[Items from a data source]
____

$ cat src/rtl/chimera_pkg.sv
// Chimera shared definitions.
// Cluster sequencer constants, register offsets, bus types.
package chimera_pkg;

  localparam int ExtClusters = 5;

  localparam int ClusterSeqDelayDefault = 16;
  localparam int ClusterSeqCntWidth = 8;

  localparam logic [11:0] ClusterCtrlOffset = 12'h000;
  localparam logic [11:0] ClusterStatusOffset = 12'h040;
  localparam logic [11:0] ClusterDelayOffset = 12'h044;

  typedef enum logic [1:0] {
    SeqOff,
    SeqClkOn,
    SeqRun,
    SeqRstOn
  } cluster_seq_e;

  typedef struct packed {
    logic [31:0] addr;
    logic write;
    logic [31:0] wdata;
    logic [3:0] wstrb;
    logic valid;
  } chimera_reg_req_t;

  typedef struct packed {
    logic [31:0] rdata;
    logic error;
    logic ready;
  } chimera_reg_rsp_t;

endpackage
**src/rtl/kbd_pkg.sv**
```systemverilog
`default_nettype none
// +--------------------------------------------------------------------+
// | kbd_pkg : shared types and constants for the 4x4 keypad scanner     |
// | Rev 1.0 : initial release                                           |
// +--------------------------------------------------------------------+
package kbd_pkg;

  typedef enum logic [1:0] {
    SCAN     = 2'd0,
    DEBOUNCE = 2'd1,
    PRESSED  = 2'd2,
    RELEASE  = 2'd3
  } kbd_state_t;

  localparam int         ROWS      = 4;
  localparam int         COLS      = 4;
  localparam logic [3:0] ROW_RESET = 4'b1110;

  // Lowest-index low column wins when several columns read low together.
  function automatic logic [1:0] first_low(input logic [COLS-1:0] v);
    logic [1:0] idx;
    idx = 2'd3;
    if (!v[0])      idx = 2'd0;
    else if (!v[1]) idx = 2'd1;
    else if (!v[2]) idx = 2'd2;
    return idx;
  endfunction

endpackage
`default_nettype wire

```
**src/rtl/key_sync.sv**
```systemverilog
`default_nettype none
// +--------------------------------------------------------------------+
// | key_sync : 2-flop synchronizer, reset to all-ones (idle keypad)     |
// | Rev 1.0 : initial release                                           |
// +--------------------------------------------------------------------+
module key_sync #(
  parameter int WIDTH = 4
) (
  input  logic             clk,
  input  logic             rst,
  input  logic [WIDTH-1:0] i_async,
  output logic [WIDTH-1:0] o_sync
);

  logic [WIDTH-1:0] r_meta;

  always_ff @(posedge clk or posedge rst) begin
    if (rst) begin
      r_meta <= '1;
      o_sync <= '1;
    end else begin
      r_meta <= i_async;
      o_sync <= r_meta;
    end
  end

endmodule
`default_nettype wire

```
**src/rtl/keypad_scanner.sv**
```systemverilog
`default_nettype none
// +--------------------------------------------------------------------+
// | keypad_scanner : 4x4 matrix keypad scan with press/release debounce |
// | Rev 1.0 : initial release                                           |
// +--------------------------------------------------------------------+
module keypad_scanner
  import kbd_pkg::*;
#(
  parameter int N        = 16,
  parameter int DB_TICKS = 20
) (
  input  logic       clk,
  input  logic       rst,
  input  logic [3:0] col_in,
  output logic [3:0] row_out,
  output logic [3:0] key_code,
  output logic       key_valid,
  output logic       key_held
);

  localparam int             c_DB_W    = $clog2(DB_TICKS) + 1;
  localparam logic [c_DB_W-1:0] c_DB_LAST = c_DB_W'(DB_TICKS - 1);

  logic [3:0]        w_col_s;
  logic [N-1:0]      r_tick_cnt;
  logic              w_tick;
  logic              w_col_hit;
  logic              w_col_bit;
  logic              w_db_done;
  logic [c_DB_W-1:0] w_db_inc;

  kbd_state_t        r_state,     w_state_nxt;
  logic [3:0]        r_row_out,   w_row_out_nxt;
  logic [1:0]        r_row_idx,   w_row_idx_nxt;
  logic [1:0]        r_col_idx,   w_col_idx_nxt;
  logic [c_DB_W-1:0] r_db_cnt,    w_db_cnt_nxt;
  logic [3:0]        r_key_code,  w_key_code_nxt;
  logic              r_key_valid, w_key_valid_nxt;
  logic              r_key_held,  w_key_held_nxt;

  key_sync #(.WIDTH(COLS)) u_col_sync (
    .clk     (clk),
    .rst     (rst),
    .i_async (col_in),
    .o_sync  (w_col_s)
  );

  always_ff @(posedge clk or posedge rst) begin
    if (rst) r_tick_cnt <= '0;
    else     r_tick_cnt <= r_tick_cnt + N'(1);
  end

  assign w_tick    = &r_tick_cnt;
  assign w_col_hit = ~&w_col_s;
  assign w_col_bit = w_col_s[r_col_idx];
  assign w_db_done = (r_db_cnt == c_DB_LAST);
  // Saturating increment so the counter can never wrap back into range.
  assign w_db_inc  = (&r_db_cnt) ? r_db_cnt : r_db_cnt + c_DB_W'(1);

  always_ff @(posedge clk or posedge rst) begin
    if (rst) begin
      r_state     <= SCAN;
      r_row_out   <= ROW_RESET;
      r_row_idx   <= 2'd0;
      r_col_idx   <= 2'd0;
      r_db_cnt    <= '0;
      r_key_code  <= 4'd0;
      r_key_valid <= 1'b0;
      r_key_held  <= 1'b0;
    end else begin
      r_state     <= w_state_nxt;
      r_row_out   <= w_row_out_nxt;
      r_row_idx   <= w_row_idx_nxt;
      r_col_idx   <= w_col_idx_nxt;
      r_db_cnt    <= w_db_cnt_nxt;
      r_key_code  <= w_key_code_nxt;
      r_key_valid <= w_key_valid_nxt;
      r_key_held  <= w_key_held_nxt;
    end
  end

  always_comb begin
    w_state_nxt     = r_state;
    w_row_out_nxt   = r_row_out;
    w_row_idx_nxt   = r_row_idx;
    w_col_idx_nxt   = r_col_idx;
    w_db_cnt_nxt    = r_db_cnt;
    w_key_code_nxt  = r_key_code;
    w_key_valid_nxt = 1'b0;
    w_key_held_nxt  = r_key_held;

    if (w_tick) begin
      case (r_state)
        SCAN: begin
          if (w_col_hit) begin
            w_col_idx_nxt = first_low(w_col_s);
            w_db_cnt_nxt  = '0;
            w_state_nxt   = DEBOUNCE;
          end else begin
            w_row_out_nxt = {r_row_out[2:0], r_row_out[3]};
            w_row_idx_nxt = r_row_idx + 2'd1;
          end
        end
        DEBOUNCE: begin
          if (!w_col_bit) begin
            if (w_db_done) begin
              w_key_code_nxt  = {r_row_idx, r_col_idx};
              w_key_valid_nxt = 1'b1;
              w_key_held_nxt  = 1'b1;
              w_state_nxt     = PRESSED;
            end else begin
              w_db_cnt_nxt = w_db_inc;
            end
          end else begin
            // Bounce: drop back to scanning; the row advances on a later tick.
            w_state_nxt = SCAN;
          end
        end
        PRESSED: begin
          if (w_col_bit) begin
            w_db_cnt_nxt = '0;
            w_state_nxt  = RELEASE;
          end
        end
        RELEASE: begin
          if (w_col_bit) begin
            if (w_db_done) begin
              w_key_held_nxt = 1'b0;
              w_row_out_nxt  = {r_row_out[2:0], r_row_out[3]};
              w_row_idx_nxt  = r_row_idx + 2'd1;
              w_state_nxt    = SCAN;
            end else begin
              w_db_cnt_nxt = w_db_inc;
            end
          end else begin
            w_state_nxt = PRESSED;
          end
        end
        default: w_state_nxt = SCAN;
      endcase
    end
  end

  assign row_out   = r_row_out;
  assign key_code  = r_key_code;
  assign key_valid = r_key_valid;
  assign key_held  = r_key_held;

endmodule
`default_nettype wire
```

____

## YOUR INSTRUCTIONS
Your task is to retype the data exactly, with no line missing.

## EXERCISE RESPONSE
$ cat src/rtl/chimera_pkg.sv
// Chimera shared definitions.
// Cluster sequencer constants, register offsets, bus types.
package chimera_pkg;

  localparam int ExtClusters = 5;

  localparam int ClusterSeqDelayDefault = 16;
  localparam int ClusterSeqCntWidth = 8;

  localparam logic [11:0] ClusterCtrlOffset = 12'h000;
  localparam logic [11:0] ClusterStatusOffset = 12'h040;
  localparam logic [11:0] ClusterDelayOffset = 12'h044;

  typedef enum logic [1:0] {
    SeqOff,
    SeqClkOn,
    SeqRun,
    SeqRstOn
  } cluster_seq_e;

  typedef struct packed {
    logic [31:0] addr;
    logic write;
    logic [31:0] wdata;
    logic [3:0] wstrb;
    logic valid;
  } chimera_reg_req_t;

  typedef struct packed {
    logic [31:0] rdata;
    logic error;
    logic ready;
  } chimera_reg_rsp_t;

endpackage
**src/rtl/kbd_pkg.sv**
```systemverilog
`default_nettype none
// +--------------------------------------------------------------------+
// | kbd_pkg : shared types and constants for the 4x4 keypad scanner     |
// | Rev 1.0 : initial release                                           |
// +--------------------------------------------------------------------+
package kbd_pkg;

  typedef enum logic [1:0] {
    SCAN     = 2'd0,
    DEBOUNCE = 2'd1,
    PRESSED  = 2'd2,
    RELEASE  = 2'd3
  } kbd_state_t;

  localparam int         ROWS      = 4;
  localparam int         COLS      = 4;
  localparam logic [3:0] ROW_RESET = 4'b1110;

  // Lowest-index low column wins when several columns read low together.
  function automatic logic [1:0] first_low(input logic [COLS-1:0] v);
    logic [1:0] idx;
    idx = 2'd3;
    if (!v[0])      idx = 2'd0;
    else if (!v[1]) idx = 2'd1;
    else if (!v[2]) idx = 2'd2;
    return idx;
  endfunction

endpackage
`default_nettype wire

```
**src/rtl/key_sync.sv**
```systemverilog
`default_nettype none
// +--------------------------------------------------------------------+
// | key_sync : 2-flop synchronizer, reset to all-ones (idle keypad)     |
// | Rev 1.0 : initial release                                           |
// +--------------------------------------------------------------------+
module key_sync #(
  parameter int WIDTH = 4
) (
  input  logic             clk,
  input  logic             rst,
  input  logic [WIDTH-1:0] i_async,
  output logic [WIDTH-1:0] o_sync
);

  logic [WIDTH-1:0] r_meta;

  always_ff @(posedge clk or posedge rst) begin
    if (rst) begin
      r_meta <= '1;
      o_sync <= '1;
    end else begin
      r_meta <= i_async;
      o_sync <= r_meta;
    end
  end

endmodule
`default_nettype wire

```
**src/rtl/keypad_scanner.sv**
```systemverilog
`default_nettype none
// +--------------------------------------------------------------------+
// | keypad_scanner : 4x4 matrix keypad scan with press/release debounce |
// | Rev 1.0 : initial release                                           |
// +--------------------------------------------------------------------+
module keypad_scanner
  import kbd_pkg::*;
#(
  parameter int N        = 16,
  parameter int DB_TICKS = 20
) (
  input  logic       clk,
  input  logic       rst,
  input  logic [3:0] col_in,
  output logic [3:0] row_out,
  output logic [3:0] key_code,
  output logic       key_valid,
  output logic       key_held
);

  localparam int             c_DB_W    = $clog2(DB_TICKS) + 1;
  localparam logic [c_DB_W-1:0] c_DB_LAST = c_DB_W'(DB_TICKS - 1);

  logic [3:0]        w_col_s;
  logic [N-1:0]      r_tick_cnt;
  logic              w_tick;
  logic              w_col_hit;
  logic              w_col_bit;
  logic              w_db_done;
  logic [c_DB_W-1:0] w_db_inc;

  kbd_state_t        r_state,     w_state_nxt;
  logic [3:0]        r_row_out,   w_row_out_nxt;
  logic [1:0]        r_row_idx,   w_row_idx_nxt;
  logic [1:0]        r_col_idx,   w_col_idx_nxt;
  logic [c_DB_W-1:0] r_db_cnt,    w_db_cnt_nxt;
  logic [3:0]        r_key_code,  w_key_code_nxt;
  logic              r_key_valid, w_key_valid_nxt;
  logic              r_key_held,  w_key_held_nxt;

  key_sync #(.WIDTH(COLS)) u_col_sync (
    .clk     (clk),
    .rst     (rst),
    .i_async (col_in),
    .o_sync  (w_col_s)
  );

  always_ff @(posedge clk or posedge rst) begin
    if (rst) r_tick_cnt <= '0;
    else     r_tick_cnt <= r_tick_cnt + N'(1);
  end

  assign w_tick    = &r_tick_cnt;
  assign w_col_hit = ~&w_col_s;
  assign w_col_bit = w_col_s[r_col_idx];
  assign w_db_done = (r_db_cnt == c_DB_LAST);
  // Saturating increment so the counter can never wrap back into range.
  assign w_db_inc  = (&r_db_cnt) ? r_db_cnt : r_db_cnt + c_DB_W'(1);

  always_ff @(posedge clk or posedge rst) begin
    if (rst) begin
      r_state     <= SCAN;
      r_row_out   <= ROW_RESET;
      r_row_idx   <= 2'd0;
      r_col_idx   <= 2'd0;
      r_db_cnt    <= '0;
      r_key_code  <= 4'd0;
      r_key_valid <= 1'b0;
      r_key_held  <= 1'b0;
    end else begin
      r_state     <= w_state_nxt;
      r_row_out   <= w_row_out_nxt;
      r_row_idx   <= w_row_idx_nxt;
      r_col_idx   <= w_col_idx_nxt;
      r_db_cnt    <= w_db_cnt_nxt;
      r_key_code  <= w_key_code_nxt;
      r_key_valid <= w_key_valid_nxt;
      r_key_held  <= w_key_held_nxt;
    end
  end

  always_comb begin
    w_state_nxt     = r_state;
    w_row_out_nxt   = r_row_out;
    w_row_idx_nxt   = r_row_idx;
    w_col_idx_nxt   = r_col_idx;
    w_db_cnt_nxt    = r_db_cnt;
    w_key_code_nxt  = r_key_code;
    w_key_valid_nxt = 1'b0;
    w_key_held_nxt  = r_key_held;

    if (w_tick) begin
      case (r_state)
        SCAN: begin
          if (w_col_hit) begin
            w_col_idx_nxt = first_low(w_col_s);
            w_db_cnt_nxt  = '0;
            w_state_nxt   = DEBOUNCE;
          end else begin
            w_row_out_nxt = {r_row_out[2:0], r_row_out[3]};
            w_row_idx_nxt = r_row_idx + 2'd1;
          end
        end
        DEBOUNCE: begin
          if (!w_col_bit) begin
            if (w_db_done) begin
              w_key_code_nxt  = {r_row_idx, r_col_idx};
              w_key_valid_nxt = 1'b1;
              w_key_held_nxt  = 1'b1;
              w_state_nxt     = PRESSED;
            end else begin
              w_db_cnt_nxt = w_db_inc;
            end
          end else begin
            // Bounce: drop back to scanning; the row advances on a later tick.
            w_state_nxt = SCAN;
          end
        end
        PRESSED: begin
          if (w_col_bit) begin
            w_db_cnt_nxt = '0;
            w_state_nxt  = RELEASE;
          end
        end
        RELEASE: begin
          if (w_col_bit) begin
            if (w_db_done) begin
              w_key_held_nxt = 1'b0;
              w_row_out_nxt  = {r_row_out[2:0], r_row_out[3]};
              w_row_idx_nxt  = r_row_idx + 2'd1;
              w_state_nxt    = SCAN;
            end else begin
              w_db_cnt_nxt = w_db_inc;
            end
          end else begin
            w_state_nxt = PRESSED;
          end
        end
        default: w_state_nxt = SCAN;
      endcase
    end
  end

  assign row_out   = r_row_out;
  assign key_code  = r_key_code;
  assign key_valid = r_key_valid;
  assign key_held  = r_key_held;

endmodule
`default_nettype wire
```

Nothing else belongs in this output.